No Dignity, No Freedom, No life – New Analysis By Mencap Shows More Than 2,000 People With a Learning Disability Locked Away Despite Government Pledge




Shocking new data analysis from Mencap reveals the government will miss their target of reducing the number of people with learning disabilities and/or autistic people in mental health hospitals by 50%, by at least four years.i

     Credit: ITV News/Mencap

  • There are currently more than 2,000 people with a learning disability and/or autistic people being detained in inpatient mental health hospitals, with an average length of stay over five years.
  • The government pledged that by March 2024 they would achieve their target of reducing the number of people with a learning disability and/ or autistic people in mental health hospitals by 50%.

However, analysis from the learning disability charity Mencap based on NHS data and current trends reveals that the number of people with a learning disability and/or autistic people locked away would need to be reduced by 600. Based on the current rate of progress, a 50% reduction won’t be achieved until at least August 2028. On average the reduction in the number of patients each month would need to triple.

People with a learning disability and/or autistic people are at increased risk of abuse and neglect in these hospitals. Sara’s son Josh, 19, has autism and ATR-X Syndrome, a rare genetic condition that causes intellectual learning disability. Josh lived with his family in East Yorkshire, but when Sara asked for support from social services 18 months ago, her son was sectioned and locked away in a hospital over 100 miles away from home.

Since then, Josh has been detained in three different hospitals and despite being approved for discharge into the community by the local authority, he remains trapped as there’s no appropriate social care support for his needs in the community.  Sara says:

“Throughout Josh’s life my biggest fear was him going into a home or a hospital, and the first time I asked for help he went into the system and was sectioned and abused. Even though he is ready to be discharged Josh remains locked away, hundreds of miles from home. Why is it easier to lock someone up and hide them away than to support them to live a fulfilled life in the community?

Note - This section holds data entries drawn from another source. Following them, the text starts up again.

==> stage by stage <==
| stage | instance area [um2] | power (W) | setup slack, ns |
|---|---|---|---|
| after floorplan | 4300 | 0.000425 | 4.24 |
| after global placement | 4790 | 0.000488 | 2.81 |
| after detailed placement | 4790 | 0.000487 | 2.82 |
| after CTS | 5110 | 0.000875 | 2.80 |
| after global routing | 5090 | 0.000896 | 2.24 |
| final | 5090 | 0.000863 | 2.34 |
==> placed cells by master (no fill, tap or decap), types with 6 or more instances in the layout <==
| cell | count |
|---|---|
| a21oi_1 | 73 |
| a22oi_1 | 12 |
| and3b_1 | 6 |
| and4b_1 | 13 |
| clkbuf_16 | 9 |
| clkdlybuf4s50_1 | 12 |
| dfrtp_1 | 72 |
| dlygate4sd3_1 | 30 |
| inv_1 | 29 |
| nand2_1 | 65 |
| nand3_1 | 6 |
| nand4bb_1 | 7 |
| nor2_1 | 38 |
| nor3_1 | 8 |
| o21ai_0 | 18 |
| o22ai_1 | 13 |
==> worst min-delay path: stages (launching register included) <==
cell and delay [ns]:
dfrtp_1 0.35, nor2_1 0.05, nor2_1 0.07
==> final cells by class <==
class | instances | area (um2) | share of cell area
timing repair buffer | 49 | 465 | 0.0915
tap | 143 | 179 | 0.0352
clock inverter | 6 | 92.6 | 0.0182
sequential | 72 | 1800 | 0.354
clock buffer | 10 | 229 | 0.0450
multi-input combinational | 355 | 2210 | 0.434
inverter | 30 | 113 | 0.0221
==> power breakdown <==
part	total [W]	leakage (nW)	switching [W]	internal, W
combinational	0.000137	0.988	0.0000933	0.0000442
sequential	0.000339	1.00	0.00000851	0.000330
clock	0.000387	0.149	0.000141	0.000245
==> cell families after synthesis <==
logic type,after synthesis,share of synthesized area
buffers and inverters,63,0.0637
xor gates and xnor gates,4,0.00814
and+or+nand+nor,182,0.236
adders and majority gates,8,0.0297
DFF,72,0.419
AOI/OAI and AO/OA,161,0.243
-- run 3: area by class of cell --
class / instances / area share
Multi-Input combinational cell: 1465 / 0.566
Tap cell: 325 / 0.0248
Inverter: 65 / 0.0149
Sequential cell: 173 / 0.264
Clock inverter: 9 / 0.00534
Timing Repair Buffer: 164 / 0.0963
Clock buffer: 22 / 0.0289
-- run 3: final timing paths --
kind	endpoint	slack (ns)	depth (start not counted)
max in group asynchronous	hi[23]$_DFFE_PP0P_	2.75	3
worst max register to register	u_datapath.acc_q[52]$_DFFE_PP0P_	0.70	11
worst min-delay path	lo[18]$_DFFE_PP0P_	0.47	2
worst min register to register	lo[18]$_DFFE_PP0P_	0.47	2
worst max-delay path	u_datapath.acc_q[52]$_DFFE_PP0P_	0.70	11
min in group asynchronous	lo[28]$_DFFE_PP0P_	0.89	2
`src/rtl/multiplier_pipe.sv`:
```
// Pipelined integer multiplier for the MULT/MULTU issue queue.
// The full 2*WIDTH product is formed at issue and carried with its tag through STAGES slots.
module multiplier_pipe #(
  parameter int WIDTH  = 32,
  parameter int TAG_W  = 6,
  parameter int STAGES = 4
) (
  input  logic               clk,
  input  logic               reset,
  input  logic               issuemult_enable,
  input  logic               issuemult_signed,
  input  logic [WIDTH-1:0]   issuemult_rsdata,
  input  logic [WIDTH-1:0]   issuemult_rtdata,
  input  logic [TAG_W-1:0]   issuemult_rdtag,
  input  logic               issuemult_flush,
  input  logic               cdb_grant,
  output logic               issuemult_ready,
  output logic               issuemult_valid_out,
  output logic [WIDTH-1:0]   issuemult_out_hi,
  output logic [WIDTH-1:0]   issuemult_out_lo,
  output logic [TAG_W-1:0]   issuemult_rdtag_out
);

  localparam int PW = 2 * WIDTH;

  logic [STAGES-1:0] r_valid;
  logic [TAG_W-1:0]  r_tag  [STAGES];
  logic [PW-1:0]     r_prod [STAGES];

  logic              w_stall;
  logic              w_accept;
  logic [PW-1:0]     w_rs_ext;
  logic [PW-1:0]     w_rt_ext;
  logic [PW-1:0]     w_prod;

  // A result parked at the tail without a CDB grant freezes the whole pipe.
  assign w_stall         = r_valid[STAGES-1] & ~cdb_grant;
  assign issuemult_ready = ~w_stall;
  assign w_accept        = issuemult_enable & ~w_stall & ~issuemult_flush;

  // Sign- or zero-extend to product width; the low PW bits of the modular product are exact in both modes.
  always_comb begin
    w_rs_ext = {{WIDTH{issuemult_signed & issuemult_rsdata[WIDTH-1]}}, issuemult_rsdata};
    w_rt_ext = {{WIDTH{issuemult_signed & issuemult_rtdata[WIDTH-1]}}, issuemult_rtdata};
    w_prod   = w_rs_ext * w_rt_ext;
  end

  // Slot shift register; bubbles and squashed slots carry zero data so the tail reads 0 when invalid.
  always_ff @(posedge clk) begin
    if (!reset || issuemult_flush) begin
      r_valid <= '0;
      for (int i = 0; i < STAGES; i++) begin
        r_tag[i]  <= '0;
        r_prod[i] <= '0;
      end
    end else if (!w_stall) begin
      r_valid[0] <= w_accept;
      r_tag[0]   <= w_accept ? issuemult_rdtag : '0;
      r_prod[0]  <= w_accept ? w_prod : '0;
      for (int i = 1; i < STAGES; i++) begin
        r_valid[i] <= r_valid[i-1];
        r_tag[i]   <= r_tag[i-1];
        r_prod[i]  <= r_prod[i-1];
      end
    end
  end

  assign issuemult_valid_out = r_valid[STAGES-1];
  assign issuemult_out_hi    = r_prod[STAGES-1][PW-1:WIDTH];
  assign issuemult_out_lo    = r_prod[STAGES-1][WIDTH-1:0];
  assign issuemult_rdtag_out = r_tag[STAGES-1];

endmodule

```
<file path="config.mk">
export PLATFORM = sky130hd
export DESIGN_NAME = mem_port_arbiter_flat
export DESIGN_NICKNAME = d
export VERILOG_FILES = /design/src/rtl/mem_arb_pkg.sv /design/src/rtl/mem_port_arbiter_if.sv /design/src/rtl/mem_port_arbiter_rr_pick3.sv /design/src/rtl/mem_port_arbiter.sv /design/src/flat_wrapper.sv
export SDC_FILE = /design/constraint.sdc
export NUM_CORES = 1
export LEC_CHECK = 0
export ABC_AREA = 1
export CAP_MARGIN = 25
export CORE_AREA = 2 2 39 41
export CTS_BUF_LIST = sky130_fd_sc_hd__clkbuf_4
export DETAILED_ROUTE_END_ITERATION = 10
export DIE_AREA = 0 0 41 43
export PLACE_DENSITY = 0.79
export SLEW_MARGIN = 40
export SYNTH_ARGS = -nofsm -noshare
export SYNTH_HDL_FRONTEND = slang
export SYNTH_SLANG_ARGS = --single-unit
</file>
<file path="constraint.sdc">
create_clock -name clk -period 2.2 [get_ports clk]
set_clock_uncertainty 0.1 [all_clocks]
set_input_delay 0.66 -clock clk [delete_from_list [all_inputs] [get_ports clk]]
set_output_delay 0.66 -clock clk [all_outputs]
set_load 0.005 [all_outputs]
</file>
<file path="src/rtl/mem_arb_pkg.sv">
// Shared types and constants for the three-requester memory port arbiter.
// Requester indices double as the 2-bit select encoding of the 3:1 address/data mux.
package mem_arb_pkg;

    typedef enum logic {
        IDLE = 1'b0,
        BUSY = 1'b1
    } arb_state_e;

    localparam int unsigned NUM_REQ = 3;

    localparam logic [1:0] REQ_FETCH = 2'd0;
    localparam logic [1:0] REQ_LDST  = 2'd1;
    localparam logic [1:0] REQ_DBG   = 2'd2;

    // Successor of a requester index in the rotation fetch -> ldst -> dbg -> fetch.
    function automatic logic [1:0] rr_next(input logic [1:0] idx);
        return (idx == REQ_DBG) ? REQ_FETCH : idx + 2'd1;
    endfunction

endpackage

</file>
<file path="src/rtl/mem_port_arbiter_if.sv">
// Handshake bundle between the requesters/memory side and the arbiter.
// slave: the arbiter itself; master: whatever drives requests and memory completion.
interface mem_port_arbiter_if;
    import mem_arb_pkg::*;

    logic [NUM_REQ-1:0] req;
    logic [NUM_REQ-1:0] gnt;
    logic [NUM_REQ-1:0] done;
    logic [1:0]         sel;
    logic               mem_valid;
    logic               mem_ready;
    logic               timeout_err;

    modport slave (
        input  req,
        input  mem_ready,
        output gnt,
        output done,
        output sel,
        output mem_valid,
        output timeout_err
    );

    modport master (
        output req,
        output mem_ready,
        input  gnt,
        input  done,
        input  sel,
        input  mem_valid,
        input  timeout_err
    );

endinterface

</file>
<file path="src/rtl/mem_port_arbiter_rr_pick3.sv">
// Combinational round-robin pick among three requesters.
// Search starts at the requester after 'last' and wraps; outputs are zero when nobody requests.
module rr_pick3
    import mem_arb_pkg::*;
(
    input  logic [NUM_REQ-1:0] req_i,
    input  logic [1:0]         last_i,
    output logic [NUM_REQ-1:0] win_onehot_o,
    output logic [1:0]         win_idx_o
);

    logic [1:0] cand;
    logic       found;

    always_comb begin
        // NOTE: every variable written here gets a value before any branch, so no latch is inferred.
        win_idx_o    = REQ_FETCH;
        win_onehot_o = '0;
        found        = 1'b0;
        cand         = rr_next(last_i);
        for (int k = 0; k < NUM_REQ; k++) begin
            if (!found && req_i[cand]) begin
                found     = 1'b1;
                win_idx_o = cand;
            end
            cand = rr_next(cand);
        end
        if (found) begin
            win_onehot_o = NUM_REQ'(1) << win_idx_o;
        end
    end

endmodule

</file>
<file path="src/rtl/mem_port_arbiter.sv">
// Round-robin arbiter/sequencer for the shared memory port: grant held until mem_ready, then done pulse.
// Optional BUSY watchdog enabled by defining MEM_ARB_TIMEOUT_EN (limit set by TIMEOUT_CYCLES).
module mem_port_arbiter
    import mem_arb_pkg::*;
#(
    parameter int unsigned TIMEOUT_CYCLES = 16
) (
    input logic              clk,
    input logic              rst_n,
    mem_port_arbiter_if.slave bus
);

    arb_state_e         state_q, state_d;
    logic [NUM_REQ-1:0] gnt_q, gnt_d;
    logic [NUM_REQ-1:0] done_q, done_d;
    logic [1:0]         sel_q, sel_d;
    logic               mem_valid_q, mem_valid_d;
    logic               timeout_err_q, timeout_err_d;
    logic [1:0]         last_q, last_d;

    logic [NUM_REQ-1:0] pick_onehot;
    logic [1:0]         pick_idx;

    rr_pick3 u_pick (
        .req_i        (bus.req),
        .last_i       (last_q),
        .win_onehot_o (pick_onehot),
        .win_idx_o    (pick_idx)
    );

`ifdef MEM_ARB_TIMEOUT_EN
    localparam int unsigned CNT_W = $clog2(TIMEOUT_CYCLES + 1);

    logic [CNT_W-1:0] cnt_q, cnt_d;
    logic [CNT_W-1:0] cnt_inc;

    assign cnt_inc = cnt_q + CNT_W'(1);
`else
    // Parameter kept so both builds share one instantiation signature.
    localparam int unsigned timeout_cycles_unused = TIMEOUT_CYCLES;
`endif

    always_comb begin
        state_d       = state_q;
        gnt_d         = gnt_q;
        done_d        = '0;
        sel_d         = sel_q;
        mem_valid_d   = mem_valid_q;
        timeout_err_d = 1'b0;
        last_d        = last_q;
`ifdef MEM_ARB_TIMEOUT_EN
        cnt_d         = cnt_q;
`endif

        unique case (state_q)
            IDLE: begin
                if (|bus.req) begin
                    gnt_d       = pick_onehot;
                    sel_d       = pick_idx;
                    mem_valid_d = 1'b1;
                    state_d     = BUSY;
`ifdef MEM_ARB_TIMEOUT_EN
                    cnt_d       = '0;
`endif
                end
            end

            BUSY: begin
                // sel_q carries the winner index for the whole transaction.
                if (bus.mem_ready) begin
                    gnt_d       = '0;
                    mem_valid_d = 1'b0;
                    done_d      = gnt_q;
                    last_d      = sel_q;
                    state_d     = IDLE;
                end
`ifdef MEM_ARB_TIMEOUT_EN
                else if (cnt_inc == CNT_W'(TIMEOUT_CYCLES)) begin
                    gnt_d         = '0;
                    mem_valid_d   = 1'b0;
                    done_d        = gnt_q;
                    last_d        = sel_q;
                    timeout_err_d = 1'b1;
                    state_d       = IDLE;
                end else begin
                    cnt_d = cnt_inc;
                end
`endif
            end

            default: state_d = IDLE;
        endcase
    end

    always_ff @(posedge clk or negedge rst_n) begin
        if (!rst_n) begin
            state_q       <= IDLE;
            gnt_q         <= '0;
            done_q        <= '0;
            sel_q         <= REQ_FETCH;
            mem_valid_q   <= 1'b0;
            timeout_err_q <= 1'b0;
            last_q        <= REQ_DBG;
        end else begin
            // NOTE: non-blocking assignments so every register samples pre-edge values.
            state_q       <= state_d;
            gnt_q         <= gnt_d;
            done_q        <= done_d;
            sel_q         <= sel_d;
            mem_valid_q   <= mem_valid_d;
            timeout_err_q <= timeout_err_d;
            last_q        <= last_d;
        end
    end

`ifdef MEM_ARB_TIMEOUT_EN
    always_ff @(posedge clk or negedge rst_n) begin
        if (!rst_n) begin
            cnt_q <= '0;
        end else begin
            cnt_q <= cnt_d;
        end
    end
`endif

    assign bus.gnt         = gnt_q;
    assign bus.done        = done_q;
    assign bus.sel         = sel_q;
    assign bus.mem_valid   = mem_valid_q;
    assign bus.timeout_err = timeout_err_q;

endmodule
</file>
<file path="src/flat_wrapper.sv">
// flat-port wrapper written by rule: the top's interface ports become plain ports
module mem_port_arbiter_flat import mem_arb_pkg::*;
#(
    parameter int unsigned TIMEOUT_CYCLES = 16
)
  (clk, rst_n, bus_req, bus_mem_ready, bus_gnt, bus_done, bus_sel, bus_mem_valid, bus_timeout_err);
  mem_port_arbiter_if bus_i ();
  input logic clk;
  input logic rst_n;
  input wire logic [$bits(bus_i.req)-1:0] bus_req;
  input wire logic [$bits(bus_i.mem_ready)-1:0] bus_mem_ready;
  output wire logic [$bits(bus_i.gnt)-1:0] bus_gnt;
  output wire logic [$bits(bus_i.done)-1:0] bus_done;
  output wire logic [$bits(bus_i.sel)-1:0] bus_sel;
  output wire logic [$bits(bus_i.mem_valid)-1:0] bus_mem_valid;
  output wire logic [$bits(bus_i.timeout_err)-1:0] bus_timeout_err;
  assign bus_i.req = bus_req;
  assign bus_i.mem_ready = bus_mem_ready;
  assign bus_gnt = bus_i.gnt;
  assign bus_done = bus_i.done;
  assign bus_sel = bus_i.sel;
  assign bus_mem_valid = bus_i.mem_valid;
  assign bus_timeout_err = bus_i.timeout_err;
  mem_port_arbiter #(.TIMEOUT_CYCLES(TIMEOUT_CYCLES)) u_core (.clk(clk), .rst_n(rst_n), .bus(bus_i));
endmodule
</file>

“My son isn’t a criminal and he doesn’t understand why this is happening to him. It feels like he is being punished for having a learning disability. He currently has no education, no friends, no opportunities, and no life. Josh deserves a bespoke care and support package in the community, close to his family, so that he can live a happy and normal life. If I could go back in time, I wouldn’t have asked for help. All this system has done is put my son through hell and destroy my family.”

The national picture also masks a postcode lottery of care around the country. There are 42 Integrated Care Systems (ICSs) across the country, which are local partnerships designed to deliver joined up health and care services to improve lives, Mencap’s analysis has revealed that of these:

  • More than half (60%) of ICSs have not hit the target set for March 2020 for the maximum number of adults with a learning disability and/or autistic people in inpatient units ii

  • 33% of ICS’s are going in the wrong direction with either no change or an increase in the number of people locked away.iii

  • Furthermore, a newly published review by NHS England into the care of people with a learning disability and inpatient units revealed that 41% of patients assessed in 2022 could be supported in the community if appropriate support was in place.iiii

Dan Scorer, Head of Policy and Public Affairs at Mencap, says:

“These shocking projections are more than just numbers; they represent people who have been robbed of their dignity, years of their lives and their families put through torment. For more than a decade, the government has repeatedly promised to ‘transform care’ for people with a learning disability and autistic people only to leave them languishing in mental health hospitals at increased risk of abuse and neglect because of a lack of the right social care support in the community.

“Learning disabilities and autistic people are not conditions that can be ‘treated’. We know these hospitals are the wrong environment for people, and families are tired of ministers burying their heads in the sand and making empty promises. It’s been more than six months since the government published their ‘action plan’ to close these hospitals and develop the right community support, but what credible, alternative provision is available?

“We’re calling on the Government to urgently review their plan, which, considering our analysis shows how worryingly off-target they are. It is also critical that NHS England, Integrated Care Systems and health and social care agencies work together to drive the change that’s needed to get back on track. While its already too late for many families whose loved ones have lost years of their lives and suffered abuse and neglect in these hospitals, we must stop a new generation being failed.”

Mencap’s No Freedom campaign shines a light on a human rights scandal that many people have never heard of – over 2000 people with a learning disability or autistic people are being held in inpatient mental health hospitals in England because there is a lack of the right community support. Enough is enough – people should be able to live in homes, not hospitals.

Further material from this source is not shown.